One day at my parents’ job, myself, my crush, and a group of mutual friends were put in timeout in the same room for being too rambunctious. While my crush was trying to hatch an escape plan, I took everyone’s shoes and gathered them in a circle in the middle of the room. When she asked me what I was doing, I replied, “The next time the adults check on us, they’ll see the shoes and think we’re crazy and stop checking.” She replied, “I don’t think that’s gonna work.” To this day, I’m not sure what I was thinking.
I once got in trouble for discovering the word “dick”. No one told me what it meant, but I promised never to say it again. Shortly thereafter, I was called on in class to read a paragraph about a boy named Dick.
One day, I accidentally wore Sonic the Hedgehog slippers to school. My teacher walked up to me and on her way she said, “Those are really nice shoes!” Then she reached me, got a closer look, and said, “Oh. Never mind.”

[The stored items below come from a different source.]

$ cat src/dcache_pkg.sv
package dcache_pkg;

    localparam int NUM_WAYS       = 4;
    localparam int NUM_SETS       = 16;
    localparam int WORDS_PER_LINE = 4;
    localparam int OFFSET_W       = 4;   // byte offset within a line
    localparam int INDEX_W        = 4;
    localparam int TAG_W          = 24;

    typedef logic [31:0]                  addr_t;
    typedef logic [31:0]                  word_t;
    typedef logic [3:0]                   strb_t;
    typedef logic [WORDS_PER_LINE*32-1:0] line_t;  // word 0 in the low bits
    typedef logic [TAG_W-1:0]             tag_t;
    typedef logic [INDEX_W-1:0]           index_t;
    typedef logic [1:0]                   way_t;

    typedef enum logic {
        OP_READ  = 1'b0,
        OP_WRITE = 1'b1
    } cache_op_e;

    typedef enum logic [2:0] {
        IDLE,
        LOOKUP,
        EVICT,
        WB_WAIT,
        REFILL_REQ,
        REFILL,
        INSTALL,
        RESPOND
    } ctrl_state_e;

    // replace the strobed bytes of a word
    function automatic word_t merge_bytes(word_t old_w, word_t new_w, strb_t strb);
        word_t res;
        res = old_w;
        for (int b = 0; b < 4; b++) begin
            if (strb[b]) begin
                res[b*8 +: 8] = new_w[b*8 +: 8];
            end
        end
        return res;
    endfunction

endpackage

$ cat src/dcache_ctrl.sv
`timescale 1ns/1ns

module dcache_ctrl (
    input  logic                  clk,
    input  logic                  rst_n,
    input  logic                  valid,
    input  dcache_pkg::cache_op_e op,
    input  dcache_pkg::addr_t     addr,
    input  dcache_pkg::strb_t     write_type,
    input  dcache_pkg::word_t     w_data,
    input  logic                  hit,
    input  dcache_pkg::way_t      hit_way,
    input  dcache_pkg::way_t      victim_way,
    input  logic                  victim_valid,
    input  logic                  victim_dirty,
    input  dcache_pkg::tag_t      victim_tag,
    input  logic                  fill_done,
    input  logic                  wb_done,
    input  logic                  r_rdy,
    input  dcache_pkg::line_t     rd_lines [dcache_pkg::NUM_WAYS],
    input  dcache_pkg::line_t     fill_line,
    output dcache_pkg::addr_t     req_addr,
    output dcache_pkg::cache_op_e req_op,
    output dcache_pkg::strb_t     req_strb,
    output dcache_pkg::word_t     req_wdata,
    output logic                  data_valid,
    output dcache_pkg::word_t     r_data,
    output logic                  lookup_en,
    output logic                  tag_we,
    output logic                  dirty_set,
    output logic                  data_we,
    output dcache_pkg::strb_t     data_strb,
    output logic                  data_line_we,
    output dcache_pkg::way_t      access_way,
    output logic                  refill_start,
    output logic                  wb_load,
    output dcache_pkg::addr_t     wb_addr,
    output dcache_pkg::line_t     victim_line,
    output logic                  r_req,
    output dcache_pkg::addr_t     r_addr
);
    import dcache_pkg::*;

    ctrl_state_e state, state_next;
    way_t        victim_way_q;
    tag_t        victim_tag_q;
    logic [1:0]  word_sel;
    logic        write_hit;
    line_t       resp_line;

    always_ff @(posedge clk) begin
        if (!rst_n) begin
            state <= IDLE;
        end else begin
            state <= state_next;
        end
    end

    // request register, loaded when the lookup starts
    always_ff @(posedge clk) begin
        if (lookup_en) begin
            req_addr  <= addr;
            req_op    <= op;
            req_strb  <= write_type;
            req_wdata <= w_data;
        end
        if (state == LOOKUP && !hit) begin
            victim_way_q <= victim_way;
            victim_tag_q <= victim_tag;
        end
    end

    always_comb begin
        state_next = state;
        case (state)
            IDLE:       if (valid) state_next = LOOKUP;
            LOOKUP: begin
                if (hit) begin
                    state_next = IDLE;
                end else if (victim_valid && victim_dirty) begin
                    state_next = EVICT;
                end else begin
                    state_next = REFILL_REQ;
                end
            end
            EVICT:      state_next = WB_WAIT;   // line copied in one cycle
            WB_WAIT:    if (wb_done) state_next = REFILL_REQ;
            REFILL_REQ: if (r_rdy) state_next = REFILL;
            REFILL:     if (fill_done) state_next = INSTALL;
            INSTALL:    state_next = RESPOND;
            RESPOND:    state_next = IDLE;
            default:    state_next = IDLE;
        endcase
    end

    assign write_hit    = (state == LOOKUP) && hit && (req_op == OP_WRITE);
    assign lookup_en    = (state == IDLE) && valid;
    assign data_valid   = ((state == LOOKUP) && hit) || (state == RESPOND);
    assign data_we      = write_hit;
    assign data_strb    = req_strb;
    assign tag_we       = (state == INSTALL);
    assign data_line_we = (state == INSTALL);
    assign dirty_set    = write_hit || ((state == INSTALL) && (req_op == OP_WRITE));
    assign access_way   = (state == LOOKUP) ? hit_way : victim_way_q;
    assign refill_start = (state == REFILL_REQ) && r_rdy;
    assign wb_load      = (state == EVICT);
    assign r_req        = (state == REFILL_REQ);

    assign r_addr      = {req_addr[31:OFFSET_W], {OFFSET_W{1'b0}}};
    assign wb_addr     = {victim_tag_q, req_addr[OFFSET_W +: INDEX_W], {OFFSET_W{1'b0}}};
    assign victim_line = rd_lines[victim_way_q];  // array output held since the lookup

    // hit data from the arrays, miss data from the merged refill line
    assign word_sel  = req_addr[OFFSET_W-1:2];
    assign resp_line = (state == RESPOND) ? fill_line : rd_lines[hit_way];
    assign r_data    = resp_line[word_sel*32 +: 32];

endmodule

$ cat config.mk
export PLATFORM = sky130hd
export DESIGN_NAME = dcache_ctrl
export DESIGN_NICKNAME = d
export VERILOG_FILES = /design/src/dcache_pkg.sv /design/src/dcache_ctrl.sv
export SDC_FILE = /design/constraint.sdc
export NUM_CORES = 1
export LEC_CHECK = 0
export ABC_CLOCK_PERIOD_IN_PS = 11720
export BUFFER_PORTS_ARGS = -buffer_cell sky130_fd_sc_hd__buf_2
export CAP_MARGIN = 30
export CORE_AREA = 2 2 412 414
export CTS_CLUSTER_DIAMETER = 100
export DETAILED_ROUTE_END_ITERATION = 8
export DIE_AREA = 0 0 414 416
export PLACE_DENSITY = 0.3
export SYNTH_ARGS = -nofsm -noshare
export SYNTH_HDL_FRONTEND = slang
export SYNTH_SLANG_ARGS = --single-unit
$ cat constraint.sdc
create_clock -name clk -period 11.72 [get_ports clk]
set_clock_uncertainty 0.1 [all_clocks]
set_input_delay 1.758 -clock clk [delete_from_list [all_inputs] [get_ports clk]]
set_output_delay 1.758 -clock clk [all_outputs]
set_load 0.05 [all_outputs]
* Word level (Yosys, flattened, before mapping)
Cells that the tools add are included.
** Storage, ports and cells
- Output and inout port bits :: 308
- Logic and storage cells :: 50
- Bits in registers :: 98
** Operators by class
- Bitwise gates (word level) :: 2
- Order comparisons :: 2
- Equality and inequality tests :: 11
- Reductions and logical operators :: 12
- Shift operators :: 1
- Muxes and demuxes :: 15
** Operators by type and width (number)
- two-way mux 128 bit :: 5
- binary-select mux 128 bit (select 2 bit) :: 2
- variable part select 128 x 8 -> 32 bit :: 1
- one-hot mux 3 bit (8 select lines) :: 1
- two-way mux 3 bit :: 6
- equality test 3 bit (second input constant) :: 4
- inequality test 2 bit (second input constant) :: 4
- logical AND 1 bit :: 7
- equality test 3 x 2 -> 1 bit (second input constant) :: 2
- greater-or-equal comparator 3 bit (second input constant) :: 2
- NOT 2 -> 3 bit :: 2
- AND reduction 4 bit :: 1
- equality test 3 x 1 -> 1 bit (second input constant) :: 1
- logical NOT 3 bit :: 1
- logical OR 1 bit :: 2
- two-way mux 2 bit :: 1
- logical NOT 1 bit :: 1

* Depth between registers and ports, before layout
Gate-level depths: netlist of run 1.
- Depth in word-level cells :: 6
- Depth in mapped cells :: 8
- Depth with buffers taken out :: 4

* Worst setup path before layout of run 1
No wires, ideal clock.
- Path type :: in2out
- Start point :: input port valid
- End point :: output port lookup_en
- Buffers on the path :: 0
- Required time :: 9.862 ns
- Slack :: -0.341 ns
- Arrival :: 10.203 ns
- Cell stages on the path :: 1
- Path through :: nor4b_1
** On the way
- Longest elaborated chain between the ends :: 1
** Ends and longest elaborated chain
- from (decl) :: RTL line dcache_ctrl.sv:6 : input logic valid,
- logical AND 1 bit :: RTL line dcache_ctrl.sv:97 : assign lookup_en = (state == IDLE) && valid;
- to (decl) :: RTL line dcache_ctrl.sv:28 : output logic lookup_en,
No other way between the ends.

* Final worst setup path of run 1
- Start point :: input port hit_way[1]
- End point :: output port r_data[21]
** On the way
- Longest elaborated chain between the ends :: 6
** Ends and longest elaborated chain
- from (decl) :: RTL line dcache_ctrl.sv:12 : input dcache_pkg::way_t hit_way,
- NOT 2 -> 3 bit (implied by the code) :: RTL line dcache_ctrl.sv:115 : assign resp_line = (state == RESPOND) ? fill_line : rd_lines[hit_way];
- binary-select mux 128 bit (select 2 bit) :: RTL line dcache_ctrl.sv:115
- two-way mux 128 bit (implied by the code) (2 in series) :: RTL line dcache_ctrl.sv:115
- two-way mux 128 bit :: RTL line dcache_ctrl.sv:115
- variable part select 128 x 8 -> 32 bit :: RTL line dcache_ctrl.sv:116 : assign r_data = resp_line[word_sel*32 +: 32];
- to (decl) :: RTL line dcache_ctrl.sv:27 : output dcache_pkg::word_t r_data,
No other way between the ends. The select of a mux whose other input is x is not followed.

==> results of run 1 <==
==> worst max-delay path by stage <==
stage | from | end | cells after the start
final | hit_way[1] | r_data[21] | 7
after global routing | hit_way[1] | r_data[20] | 7
after CTS | hit_way[1] | r_data[20] | 7
after detailed placement | hit_way[1] | r_data[20] | 7
after global placement | hit_way[1] | r_data[20] | 7
after floorplan | valid | lookup_en | 1
==> sequential cells by signal, summed over array words and instances (netlist names) <==
signal / flops
victim_way_q: 2
state: 3
req_wdata: 32
req_op: 1
req_addr: 32
data_strb: 4
victim_tag_q: 24
==> logic make-up (layout without fill, tap and decap cells) <==
logic type             after synthesis  count (layout)  share of synthesized area, %
AOI/OAI and AO/OA                  169             169                          7.98
buffers and inverters              145            1084                          6.63
and+or+nand+nor                     57              57                          2.79
DFF                                 98              98                          24.6
other                                1              28                        0.0317
muxes                              356             356                          57.9
==> stage by stage <==
stage | hold slack [ps] | std cells | total power [W]
2_1_floorplan | 575 | 833 | 0.00108
3_3_place_gp | 553 | 3971 | 0.00152
3_5_place_dp | 554 | 3973 | 0.00151
4_1_cts | 572 | 3989 | 0.00189
5_1_grt | 594 | 3997 | 0.00192
6_report | 574 | 4010 | 0.00184
==> placed cells by master (no fill, tap or decap), types with 8 or more instances in the layout <==
master     instances
a211oi_1          32
a21oi_1           32
buf_2           1045
buf_4             15
clkbuf_16          9
conb_1             8
diode_2           20
edfxtp_1          95
mux2_2            66
mux2i_1           34
mux4_2           256
nor2b_1           33
o21ai_0           36
o21ai_1           62
==> power groups by stage <==
stage          sequential [W]  combinational, W  clock [W]
2_1_floorplan        0.000514          0.000564          0
3_3_place_gp         0.000440           0.00108          0
3_5_place_dp         0.000440           0.00107          0
4_1_cts              0.000432           0.00108   0.000378
5_1_grt              0.000434           0.00111   0.000377
6_report             0.000431           0.00106   0.000354
==> tightest hold or removal path, cell delays in order (launching register included) <==
cell	delay [ps]
dfxtp_1	310
buf_4	180
nand2_1	70
a21boi_0	70
==> per-layer routing <==
layer	global-route usage, %	up-vias	wire, um
li1	-	5427	-
met1	15.2	7028	44900
met2	22.5	841	57700
met3	4.45	160	10300
met4	2.25	56	2130
met5	0	-	356
==> final cells by class <==
| class | count | area, um2 |
|---|---|---|
| fill | 19374 | 148000 |
| multi-input combinational | 590 | 8190 |
| clock inverter | 7 | 96.3 |
| sequential | 98 | 2910 |
| clock buffer | 9 | 225 |
| antenna | 20 | 50.0 |
| timing repair buffer | 1067 | 5470 |
| tap | 2218 | 2780 |
| inverter | 1 | 3.75 |
==> flow_summary.json, run 1 <==
{
  "status": "complete, no violations",
  "crit_chain": "buf_8 > buf_4 > mux4_2 > mux2_2 > o21ai_1 > o21ai_1 > buf_2",
  "power.density_mw_per_mm2": 93.5,
  "worst_slew_pin_slew_ps": 1060,
  "viasPerCell": 3.37,
  "hold_buffers": 0,
  "synthFlopType": "edfxtp_1",
  "post-synth-top-area-fraction_pct": 48.8,
  "worst-setup-path-type": "primary input to primary output",
  "grt_util_all_layers_pct": 12.8,
  "maxSlewHeadroom_pct": 28.6,
  "min_to": "state[1]",
  "fmax_mhz": 145,
  "fin_crit_sh_pct": 58.8,
  "synth_area_per_cell_um2": 14.3,
  "ys_types": 29,
  "switching_power_w": 0.000910,
  "die_area_mm2": 0.172,
  "antenna_found_initial": 91,
  "clkPwrFrac_pct": 19.2,
  "cp_top_family": "buffers and inverters",
  "worst_slack_ps": 4830,
  "syn2layout_area_growth_pct": 66.8,
  "drt_iter0_drc": 988,
  "cpMostUsedCell": "o21ai_1",
  "synth_top_cells_by_area": "mux4_2 (49%), edfxtp_1 (24%), mux2_2 (6.3%), buf_4 (3.4%), mux2i_1 (2.9%)",
  "cp.arrival_ps": 5030,
  "yosysTopAreaCell": "mux4_2",
  "grt_max_degree": 78,
  "synth_edf_count": 95,
  "cp_max_fo": 55,
  "cts_sinks": 98,
  "vias": 13512,
  "drc_errors": 0,
  "syn_inst": 826,
  "crit_required_ps": 9860,
  "leakage_nw": 7.81,
  "switching_share_pct": 49.4,
  "cts_root_buffer": "clkbuf_16",
  "clk_latency_ps": 420,
  "place_area_mm2": 0.0193,
  "reg2reg_to": "req_wdata[3]",
  "hp-class": "flip-flop to flip-flop",
  "cts.repair.resized": 0,
  "tritoncts": "done",
  "intPower_w": 0.000933,
  "hpwl_um": 102000,
  "async_flop_share_pct": 0,
  "pwr-share-comb_pct": 57.4,
  "grt_pass1_vias": 13597,
  "cts.reportedPaths.clkPinSlew_ps": 100,
  "drive_gt1_share_pct": 79.6,
  "cts_made_buffers": 9,
  "post_drt_wl_per_cell_um": 28.8,
  "rsz0062_at_grt": "false",
  "setup_tns_ps": 0,
  "overflow": 0,
  "drt-total-wl_um": 115000,
  "max_stage_delay_ps": 700,
  "final_core_util_pct": 11.7,
  "rows": 151,
  "ys_top_cells_by_count": "mux4_2 (256), edfxtp_1 (95), mux2_2 (66), o21ai_1 (62), buf_4 (54)",
  "ios": 1054,
  "fin_nets": 2513,
  "antenna_left": 0,
  "core_area_mm2": 0.168,
  "netlist_area_mm2": 0.0118,
  "p_seq_share_pct": 23.4,
  "start_util_pct": 7.03,
  "hold_viol_final": 0,
  "synth_most_common_cell": "mux4_2",
  "htree_num_levels": 3,
  "slowest_stage": "o21ai_1",
  "hold_start": "state[1]",
  "period_needed_ps": 6890,
  "synth_seq_cells": 98,
  "pre_cts_slack_ps": 4680,
  "setup.worst_path.end_class": "primary output",
  "die_w_um": 414,
  "finalSetupViolCount": 0,
  "stdcell_area_mm2": 0.0197,
  "gp_congestion": 0.918,
  "ff2ff_setup_slack_ps": 9270,
  "drt-pass1-iter-count": 5,
  "die_h_um": 416,
  "grt_pass1_wl_um": 146000,
  "vdd_drop_max_uv": 135,
  "worstHoldPathCells": 3,
  "yosys_warnings": 0,
  "worst_setup_path_start_kind": "primary input",
  "path_buf_inv": 3,
  "clk_path_buf_depth": 2,
  "io_buffer_count": 1045,
  "r2r_cells": 3,
  "postCtsSetupRepairBufs": 0,
  "yosysSeqAreaShare_pct": 24.6,
  "drv_cap": 0,
  "r2r-start": "state[0]",
  "maxSlewViolCount": 0
}
No activity file was read; power rests on OpenSTA's default activity.
==> run 2, diff against run 1 <==
==> config.mk (replaced) <==
export PLATFORM = sky130hd
export DESIGN_NAME = dcache_ctrl
export DESIGN_NICKNAME = d
export VERILOG_FILES = /design/src/dcache_pkg.sv /design/src/dcache_ctrl.sv
export SDC_FILE = /design/constraint.sdc
export NUM_CORES = 1
export LEC_CHECK = 0
export ABC_AREA = 1
export ABC_CLOCK_PERIOD_IN_PS = 5760
export BUFFER_PORTS_ARGS = -buffer_cell sky130_fd_sc_hd__buf_2
export CAP_MARGIN = 30
export CORE_AREA = 2 2 406 408
export CTS_CLUSTER_DIAMETER = 100
export DETAILED_ROUTE_END_ITERATION = 8
export DIE_AREA = 0 0 408 410
export PLACE_DENSITY = 0.31
export SYNTH_ARGS = -nofsm -noshare
export SYNTH_HDL_FRONTEND = slang
export SYNTH_SLANG_ARGS = --single-unit
==> constraint.sdc (replaced) <==
create_clock -name clk -period 5.76 [get_ports clk]
set_clock_uncertainty 0.1 [all_clocks]
set_input_delay 0.864 -clock clk [delete_from_list [all_inputs] [get_ports clk]]
set_output_delay 0.864 -clock clk [all_outputs]
set_load 0.05 [all_outputs]
==> flow_summary.json, run 2 <==
{
  "status": "complete, no violations",
  "finalSetupViolCount": 0,
  "clk_path_buf_depth": 2,
  "max_stage_delay_ps": 780,
  "final_common_cell": "buf_2",
  "worst_slew_pin_slew_ps": 981,
  "cp_top_family": "simple AND/OR/NAND/NOR gates",
  "viasPerCell": 3.79,
  "hpwl_um": 121000,
  "path_buf_inv": 2,
  "overflow": 0,
  "leakage_nw": 11.9,
  "netlist_area_mm2": 0.0145,
  "drc_errors": 0,
  "worst_setup_path_start_kind": "flip-flop",
  "fin_hold_ws_ps": 535,
  "rows": 149,
  "final_core_util_pct": 13.6,
  "fin_nets": 4414,
  "synth_area_per_cell_um2": 5.15,
  "antenna_found_initial": 75,
  "crit_chain": "nand2_8 > buf_4 > nor2_1 > nor2_1 > nand2_1 > nand2_1 > nand2_1 > nand2_1 > buf_2",
  "clk_latency_ps": 390,
  "setup.worst_path.end_class": "primary output",
  "yosys_warnings": 0,
  "syn2layout_area_growth_pct": 52.9,
  "cts.repair.resized": 0,
  "power.density_mw_per_mm2": 191,
  "drt-total-wl_um": 145000,
  "post-synth-top-area-fraction_pct": 26.1,
  "yosysSeqAreaShare_pct": 20.0,
  "htree_num_levels": 3,
  "cp_max_fo": 81,
  "period_needed_ps": 4430,
  "yosysTopAreaCell": "nand2_1",
  "cp.depth": 9,
  "die_area_mm2": 0.167,
  "maxSlewViolCount": 0,
  "async_flop_share_pct": 0,
  "drv_cap": 0,
  "vdd_drop_max_uv": 271,
  "start_util_pct": 8.89,
  "cpMostUsedCell": "nand2_1",
  "drt_iter0_drc": 1591,
  "ys_types": 21,
  "grt_pass1_wl_um": 190000,
  "layout_common_cells": "buf_2 (1043), nand2_1 (1009), nor2_1 (330), nand3_1 (324), inv_1 (297)",
  "core_area_mm2": 0.163,
  "ios": 1054,
  "hold_buffers": 0,
  "cts_made_buffers": 9,
  "ys_top_cells_by_count": "nand2_1 (1009), nor2_1 (330), nand3_1 (324), inv_1 (301), a21oi_1 (228)",
  "r2r_cells": 5,
  "fin_crit_sh_pct": 77.0,
  "drt-pass1-iter-count": 5,
  "synth_most_common_cell": "nand2_1",
  "drive_gt1_share_pct": 30.4,
  "cts_root_buffer": "clkbuf_16",
  "cts_sinks": 98,
  "vias": 22315,
  "gp_congestion": 0.875,
  "rsz0062_at_grt": "false",
  "hold_viol_final": 0,
  "worstHoldPathCells": 1,
  "grt_max_degree": 139,
  "cp.arrival_ps": 3470,
  "fmax_mhz": 225,
  "antenna_left": 0,
  "grt_pass1_vias": 21731,
  "synth_seq_cells": 98,
  "postCtsSetupRepairBufs": 0,
  "tritoncts": "done",
  "synthFlopType": "edfxtp_1",
  "reg_top3": "req_addr x32, req_wdata x32, victim_tag_q x24",
  "syn_inst": 2823,
  "regArea_mm2": 0.00291,
  "synth_top_cells_by_area": "nand2_1 (26%), edfxtp_1 (20%), nand3_1 (11%), nor2_1 (8.5%), a21oi_1 (7.9%)",
  "io_buffer_count": 1045,
  "post_drt_wl_per_cell_um": 24.7,
  "worst-setup-path-type": "flip-flop to primary output",
  "multi_input_area_mm2": 0.00929,
  "grt_util_all_layers_pct": 16.5,
  "synth_edf_count": 95,
  "crit_required_ps": 4800,
  "cts.reportedPaths.clkPinSlew_ps": 90,
  "setup_tns_ps": 0,
  "die_w_um": 408,
  "hp-class": "primary input to flip-flop",
  "die_h_um": 410,
  "maxSlewHeadroom_pct": 34.6,
  "nFillCells": 19667,
  "slowest_stage": "dfxtp_1"
}
run 2: cell types whose count changed after synthesis, moves of 39 or more:
| cell | delta |
|---|---|
| o22ai_1 | +64 |
| nand3_1 | +323 |
| nor2_1 | +325 |
| mux2_2 | -66 |
| o21ai_1 | -62 |
| a21oi_1 | +196 |
| buf_2 | +39 |
| o21ai_0 | +161 |
| nand2_1 | +1002 |
| clkbuf_1 | +76 |
| mux4_2 | -256 |
| inv_1 | +300 |
run 2: final cells by class:
cell class              count  area share [%]
inverters                 304            5.26
multi-input cells        2166            41.8
diodes                     28           0.315
flip-flops and latches     98            13.1
well taps                2189            12.3
repair buffers           1089            25.8
clock inverters             6           0.321
clock buffers              10            1.03
run 2: cells by family after synthesis:
family	count (synthesis)	synth area share (%)
flops	98	20.0
buf+inv	566	16.5
other cells	1	0.0258
simple gates	1669	46.0
compound gates	489	17.4
run 2: where the power goes:
| part | internal (W) | leakage [nW] | switching [W] |
|---|---|---|---|
| Combinational | 0.000628 | 10.8 | 0.00203 |
| Sequential | 0.000864 | 0.921 | 0.0000404 |
| Clock | 0.000343 | 0.146 | 0.000337 |
| Total | 0.00184 | 11.9 | 0.00241 |
run 2: final timing paths:
path                                     from               to  slack (ps)
worst max-delay path                 state[2]       r_data[28]        1330
worst min-delay path            victim_tag[5]  victim_tag_q[5]         530
worst max register to register       state[2]         state[2]        3520
worst min register to register       state[0]         state[1]         620
run 2: worst reg2reg max path, stage by stage (launching register included):
cell and delay [ps]:
dfxtp_1 780, inv_1 230, nor2_4 620, o21ai_0 240, nand2_1 110, a21oi_1 60
run 2: routing by layer:
layer | vias to the layer above | wire length [um] | GRT usage, %
met4 | 40 | 4300 | 5.49
met3 | 143 | 10800 | 4.28
met1 | 10551 | 61600 | 20.6
met2 | 952 | 68300 | 27.6
li1 | 10629 | - | -
met5 | - | 230 | 0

I had a crush on my best friend’s sister who was around 13 at the time. I also had a pathological fear of bathing because I was afraid of getting soap in my eyes. One night I slept over his house and I was so afraid to take a bath that his mother had to bathe me to calm me down. And his sister came and helped.
I once discovered a bee in the boys bathroom with a group of third graders. After about ten minutes of fascination, the third graders made the logical decision to go back to class. I stayed behind until half an hour later my classmate was sent to find me. I then had to explain to the class what I had been doing in the bathroom this entire time.
Every morning before class started, my teacher would take prayer requests and have volunteers pray. One day my prayer request was for God to get rid of the roaches in my house. A few days later, when my mom picked me up from school, my teacher asked her for an update on our roach problem. My mother politely denied any knowledge of the infestation.
In an attempt to impress my teacher, I read my entire Science textbook cover to cover. When I told her, she replied in an unimpressed tone, “Wow. You must be a science whiz now.” then went back to doing whatever she was doing.
One day, a group of kids were teasing me for smelling so bad. Presumably because I had just become a science whiz, the only response I could think of was, “I bet you don’t know the name of the third planet from the Sun.” They did not. Neither did they care.
In third grade, I was the main character of a television show that would film my day from beginning to end. I would make witty commentary to the camera about what was going on that day and the audience loved it. Except for my teacher. Who realized the show wasn’t real.
In fourth grade, I had a very specific OCD tick, where I would repeatedly say the phrase, “Dear Heavenly Father” until it “felt right” and I would stop and move on. Whenever this would happen in class, I would refrain from saying it out loud and quietly hum it instead. One day my teacher got aggravated and demanded whoever was humming to stop. But a minute after her rant I had the urge and I did it again.
One day, I was standing in line behind my best friend. In an inexplicable momentary lapse of sanity, I thought that he was my 3-year-old brother and proceeded to nibble on his shoulder. For reasons unbeknownst to me, he never noticed and I snapped out of it and moved on like nothing happened.
I once touched an outlet after washing my hands and got shocked. A few days later, my teacher spoke about electricity in class and, hoping to impress my super smart classmate, I leaned over and whispered to her, “Never touch an outlet with wet hands. You’ll get shocked.” But instead of “an outlet”, I said “metal”.
One day in class, my teacher was trying to teach us the word “plumage” and no one could guess what it meant. She called on me and said she had full confidence that I would know the definition because I was a writer and so creative. I had never heard the word before that day.
My teacher recommended I do my book report on The Giver and said that I would love it. I read a few chapters and got bored then fluffed my way through the report. When I handed it in, she told me that I obviously didn’t finish the book and gave me a low grade. Years later, I read the book in college and loved it.
In fifth grade, our desks were set up such that we essentially had partners that sat extremely close to us. I was sitting next to my crush on this day. I raised my hand for a question I knew the answer to, but the teacher called on someone else instead. In my frustration, I slapped my thigh as hard as I could. But I quickly discovered that I’d slapped my crush’s thigh instead.